*How to complete this task*: Gather all lines from the material that contain the word "delay".

╔══

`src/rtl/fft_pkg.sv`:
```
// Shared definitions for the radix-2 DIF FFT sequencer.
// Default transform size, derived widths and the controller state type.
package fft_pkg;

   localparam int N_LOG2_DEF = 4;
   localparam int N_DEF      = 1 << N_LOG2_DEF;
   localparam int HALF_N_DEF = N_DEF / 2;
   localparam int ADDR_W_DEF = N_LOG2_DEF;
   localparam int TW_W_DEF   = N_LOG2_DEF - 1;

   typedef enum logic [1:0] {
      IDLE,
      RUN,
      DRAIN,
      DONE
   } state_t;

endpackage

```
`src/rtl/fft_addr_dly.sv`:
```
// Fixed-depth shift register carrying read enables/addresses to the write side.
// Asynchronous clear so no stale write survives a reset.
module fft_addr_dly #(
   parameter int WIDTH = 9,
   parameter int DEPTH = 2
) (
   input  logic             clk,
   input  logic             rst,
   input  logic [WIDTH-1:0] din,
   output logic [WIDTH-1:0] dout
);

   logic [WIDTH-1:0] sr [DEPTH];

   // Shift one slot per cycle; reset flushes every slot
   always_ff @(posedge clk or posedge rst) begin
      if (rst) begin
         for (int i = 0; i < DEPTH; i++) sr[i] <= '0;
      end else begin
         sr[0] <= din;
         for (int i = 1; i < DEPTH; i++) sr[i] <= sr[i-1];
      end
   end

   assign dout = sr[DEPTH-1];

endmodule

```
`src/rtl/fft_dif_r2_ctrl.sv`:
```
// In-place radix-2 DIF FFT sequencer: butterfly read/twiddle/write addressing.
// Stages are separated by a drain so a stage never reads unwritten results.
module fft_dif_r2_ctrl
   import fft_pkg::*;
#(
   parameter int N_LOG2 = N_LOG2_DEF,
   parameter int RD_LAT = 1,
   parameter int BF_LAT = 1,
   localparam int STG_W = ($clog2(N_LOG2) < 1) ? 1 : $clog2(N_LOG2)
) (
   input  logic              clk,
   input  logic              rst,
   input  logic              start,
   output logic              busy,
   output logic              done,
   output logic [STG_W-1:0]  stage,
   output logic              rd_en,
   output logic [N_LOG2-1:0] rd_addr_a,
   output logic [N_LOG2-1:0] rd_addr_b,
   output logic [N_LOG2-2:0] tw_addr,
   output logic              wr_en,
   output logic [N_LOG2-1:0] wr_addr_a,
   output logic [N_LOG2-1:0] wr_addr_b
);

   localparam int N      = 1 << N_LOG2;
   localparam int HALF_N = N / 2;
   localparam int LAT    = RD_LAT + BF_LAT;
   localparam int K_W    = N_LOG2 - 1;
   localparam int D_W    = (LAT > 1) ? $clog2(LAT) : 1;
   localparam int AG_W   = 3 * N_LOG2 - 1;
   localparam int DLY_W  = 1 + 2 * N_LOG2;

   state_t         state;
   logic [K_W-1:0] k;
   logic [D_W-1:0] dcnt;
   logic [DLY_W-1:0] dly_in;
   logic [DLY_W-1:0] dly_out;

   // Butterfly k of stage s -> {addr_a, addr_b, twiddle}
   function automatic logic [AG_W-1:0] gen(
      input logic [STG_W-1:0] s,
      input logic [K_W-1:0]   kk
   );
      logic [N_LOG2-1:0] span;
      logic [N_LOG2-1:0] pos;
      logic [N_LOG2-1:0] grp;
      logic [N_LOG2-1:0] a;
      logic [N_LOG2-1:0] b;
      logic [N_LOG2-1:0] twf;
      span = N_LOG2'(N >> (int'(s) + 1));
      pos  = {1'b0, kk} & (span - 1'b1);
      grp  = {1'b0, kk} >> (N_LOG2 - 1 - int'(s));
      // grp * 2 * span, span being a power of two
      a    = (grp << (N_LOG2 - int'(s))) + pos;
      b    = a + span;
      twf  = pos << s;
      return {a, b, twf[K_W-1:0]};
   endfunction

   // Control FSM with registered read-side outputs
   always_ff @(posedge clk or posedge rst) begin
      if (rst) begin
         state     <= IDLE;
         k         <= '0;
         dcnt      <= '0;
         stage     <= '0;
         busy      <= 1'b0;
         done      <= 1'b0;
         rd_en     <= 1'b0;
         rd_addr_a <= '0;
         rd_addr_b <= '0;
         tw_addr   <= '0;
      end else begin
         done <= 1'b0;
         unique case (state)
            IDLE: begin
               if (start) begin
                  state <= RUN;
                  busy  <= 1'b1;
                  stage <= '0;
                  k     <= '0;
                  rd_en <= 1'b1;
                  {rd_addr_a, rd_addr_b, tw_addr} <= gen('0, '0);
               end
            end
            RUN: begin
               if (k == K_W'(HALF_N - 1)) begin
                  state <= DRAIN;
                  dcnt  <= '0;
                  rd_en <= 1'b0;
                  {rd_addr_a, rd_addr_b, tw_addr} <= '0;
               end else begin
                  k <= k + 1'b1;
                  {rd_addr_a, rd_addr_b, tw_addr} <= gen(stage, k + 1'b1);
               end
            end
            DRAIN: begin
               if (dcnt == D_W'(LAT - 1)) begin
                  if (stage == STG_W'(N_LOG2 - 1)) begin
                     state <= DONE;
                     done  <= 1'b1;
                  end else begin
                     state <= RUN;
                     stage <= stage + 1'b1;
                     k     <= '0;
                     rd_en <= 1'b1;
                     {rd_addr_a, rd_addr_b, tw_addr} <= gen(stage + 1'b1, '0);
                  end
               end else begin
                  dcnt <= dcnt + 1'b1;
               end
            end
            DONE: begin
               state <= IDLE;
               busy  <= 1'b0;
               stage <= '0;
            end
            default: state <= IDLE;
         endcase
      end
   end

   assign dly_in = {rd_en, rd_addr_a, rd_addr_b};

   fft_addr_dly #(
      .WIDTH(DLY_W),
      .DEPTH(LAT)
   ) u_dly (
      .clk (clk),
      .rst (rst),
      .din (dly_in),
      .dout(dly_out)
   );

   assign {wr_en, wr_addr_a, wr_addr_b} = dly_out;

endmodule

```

╚══
╔══

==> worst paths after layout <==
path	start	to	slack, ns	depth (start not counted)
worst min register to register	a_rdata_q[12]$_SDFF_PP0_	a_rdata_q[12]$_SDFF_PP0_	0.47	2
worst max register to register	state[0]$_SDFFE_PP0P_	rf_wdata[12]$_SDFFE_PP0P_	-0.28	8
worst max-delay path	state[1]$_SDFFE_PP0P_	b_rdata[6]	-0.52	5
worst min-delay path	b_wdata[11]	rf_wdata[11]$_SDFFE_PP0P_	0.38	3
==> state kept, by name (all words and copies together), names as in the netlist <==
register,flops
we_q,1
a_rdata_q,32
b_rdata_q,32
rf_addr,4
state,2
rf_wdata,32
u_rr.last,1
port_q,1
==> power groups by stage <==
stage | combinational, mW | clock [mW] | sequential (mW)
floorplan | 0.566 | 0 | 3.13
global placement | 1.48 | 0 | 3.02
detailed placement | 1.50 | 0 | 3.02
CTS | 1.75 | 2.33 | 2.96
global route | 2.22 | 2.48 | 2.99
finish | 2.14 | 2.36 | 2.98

╚══

*Written response*:
worst max-delay path	state[1]$_SDFFE_PP0P_	b_rdata[6]	-0.52	5
worst min-delay path	b_wdata[11]	rf_wdata[11]$_SDFFE_PP0P_	0.38	3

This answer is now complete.